About this exercise: Transcribe the following entries word for word. End with the line where "worst min register" appears.
╭─ Available data
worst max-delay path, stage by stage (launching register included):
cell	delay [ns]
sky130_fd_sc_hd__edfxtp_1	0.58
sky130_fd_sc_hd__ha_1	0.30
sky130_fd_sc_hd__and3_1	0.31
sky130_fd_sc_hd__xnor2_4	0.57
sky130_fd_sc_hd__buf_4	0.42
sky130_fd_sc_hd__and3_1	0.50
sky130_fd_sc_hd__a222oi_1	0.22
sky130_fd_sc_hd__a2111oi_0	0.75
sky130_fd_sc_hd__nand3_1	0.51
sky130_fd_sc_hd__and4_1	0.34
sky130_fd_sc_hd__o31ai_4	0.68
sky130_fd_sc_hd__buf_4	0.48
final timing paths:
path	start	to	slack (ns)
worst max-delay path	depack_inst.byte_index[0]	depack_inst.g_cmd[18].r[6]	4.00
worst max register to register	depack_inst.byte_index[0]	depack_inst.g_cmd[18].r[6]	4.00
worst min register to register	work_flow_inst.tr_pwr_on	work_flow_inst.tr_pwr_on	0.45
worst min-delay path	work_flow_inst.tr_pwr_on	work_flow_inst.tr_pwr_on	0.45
What follows belongs to an exercise in optimizing a design on an open flow for small area, a short achievable clock period and few clock cycles; a production flow would make more cautious choices. At most, simulation tests tie the RTL to the original design; equivalence was not proved.

==> run D <==
==> flow/design.v (excerpt) <==
module seq_mult #(parameter n = 32)
				(input start, rst, clk,
				input [n-1:0] a, b,
				output valid,
				output [2*n-1:0] result);
	localparam D  = 2;           
	localparam SB = 2*D;         
	localparam NS = 32/SB;       
	localparam W  = 32 + SB;     
	localparam CW = $clog2(NS);
	reg [31:0] breg;
	reg [31:0] h;                
	reg [32:0] l;                
	reg        pb;               
	reg [CW-1:0] cnt;
	reg        run, vld;
	wire [W-1:0] rows [0:D-1];
	wire [D-1:0] negs;
	genvar j;
	generate
		for (j = 0; j < D; j = j + 1) begin : g_row
			wire p  = (j == 0) ? pb : l[2*j-1];
			wire x0 = l[2*j];
			wire x1 = l[2*j+1];
			wire one = x0 ^ p;
			wire two = (x1 & ~x0 & ~p) | (~x1 & x0 & p);
			wire [32:0] m = ({33{one}} & {1'b0, breg}) | ({33{two}} & {breg, 1'b0});
			wire [W-1:0] me = {{(W-33){1'b0}}, m};
			assign rows[j] = (me << (2*j)) ^ {W{x1}};
			assign negs[j] = x1;
		end
	endgenerate
	reg [W-1:0] v;
	integer k;
	always @(*) begin
		v = {{(W-32){h[31]}}, h};
		for (k = 0; k < D; k = k + 1)
			v = v + rows[k] + {{(W-1){1'b0}}, negs[k]};
	end
	always @(posedge clk) begin
		if (start) begin
			breg <= b;
			h    <= {1'b0, (b & {32{a[0]}}) >> 1};
			l    <= {b[0] & a[0], 1'b0, a[31:1]};
			pb   <= 1'b0;
		end else begin
			h    <= v[W-1:SB];
			l    <= {v[SB-1:0], l[32:SB]};
			pb   <= l[SB-1];
		end
	end
	always @(posedge clk) begin
		if (rst) begin
			run <= 1'b0;
			vld <= 1'b0;
			cnt <= {CW{1'b0}};
		end else begin
			vld <= 1'b0;
			if (start) begin
				run <= 1'b1;
				cnt <= {CW{1'b0}};
			end else if (run) begin
				cnt <= cnt + 1'b1;
				if (cnt == NS-1) begin
					run <= 1'b0;
					vld <= 1'b1;
				end
			end
		end
	end
	assign valid  = vld;
	assign result = {h[30:0], l};
endmodule
==> module seq_mult, before the edit <==
module seq_mult #(parameter n = 32)
				(input start, rst, clk,
				input [n-1:0] a, b,
				output valid,
				output [2*n-1:0] result);
	localparam D  = 2;           
	localparam SB = 2*D;         
	localparam NS = 32/SB;       
	localparam W  = 32 + SB;     
	localparam CW = $clog2(NS);
	reg [31:0] breg;
	reg [31:0] h;                
	reg [32:0] l;                
	reg        pb;               
	reg [CW-1:0] cnt;
	reg        run, vld;
	wire [W-1:0] rows [0:D-1];
	wire [D-1:0] negs;
	genvar j;
	generate
		for (j = 0; j < D; j = j + 1) begin : g_row
			wire p  = (j == 0) ? pb : l[2*j-1];
			wire x0 = l[2*j];
			wire x1 = l[2*j+1];
			wire one = x0 ^ p;
			wire two = (x1 & ~x0 & ~p) | (~x1 & x0 & p);
			wire [32:0] m = ({33{one}} & {1'b0, breg}) | ({33{two}} & {breg, 1'b0});
			wire [W-1:0] me = {{(W-33){1'b0}}, m};
			assign rows[j] = (me << (2*j)) ^ {W{x1}};
			assign negs[j] = x1;
		end
	endgenerate
	reg [W-1:0] v;
	integer k;
	always @(*) begin
		v = {{(W-32){h[31]}}, h};
		for (k = 0; k < D; k = k + 1)
			v = v + rows[k] + {{(W-1){1'b0}}, negs[k]};
	end
	always @(posedge clk) begin
		if (start) begin
			breg <= b;
			h    <= {1'b0, (b & {32{a[0]}}) >> 1};
			l    <= {b[0] & a[0], 1'b0, a[31:1]};
			pb   <= 1'b0;
		end else begin
			h    <= v[W-1:SB];
			l    <= {v[SB-1:0], l[32:SB]};
			pb   <= l[SB-1];
		end
	end
	always @(posedge clk) begin
		if (rst) begin
			run <= 1'b0;
			vld <= 1'b0;
			cnt <= {CW{1'b0}};
		end else begin
			vld <= 1'b0;
			if (start) begin
				run <= 1'b1;
				cnt <= {CW{1'b0}};
			end else if (run) begin
				cnt <= cnt + 1'b1;
				if (cnt == NS-1) begin
					run <= 1'b0;
					vld <= 1'b1;
				end
			end
		end
	end
	assign valid  = vld;
	assign result = {h[30:0], l};
endmodule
╰─
Reply to the task:
worst max-delay path, stage by stage (launching register included):
cell	delay [ns]
sky130_fd_sc_hd__edfxtp_1	0.58
sky130_fd_sc_hd__ha_1	0.30
sky130_fd_sc_hd__and3_1	0.31
sky130_fd_sc_hd__xnor2_4	0.57
sky130_fd_sc_hd__buf_4	0.42
sky130_fd_sc_hd__and3_1	0.50
sky130_fd_sc_hd__a222oi_1	0.22
sky130_fd_sc_hd__a2111oi_0	0.75
sky130_fd_sc_hd__nand3_1	0.51
sky130_fd_sc_hd__and4_1	0.34
sky130_fd_sc_hd__o31ai_4	0.68
sky130_fd_sc_hd__buf_4	0.48
final timing paths:
path	start	to	slack (ns)
worst max-delay path	depack_inst.byte_index[0]	depack_inst.g_cmd[18].r[6]	4.00
worst max register to register	depack_inst.byte_index[0]	depack_inst.g_cmd[18].r[6]	4.00
worst min register to register	work_flow_inst.tr_pwr_on	work_flow_inst.tr_pwr_on	0.45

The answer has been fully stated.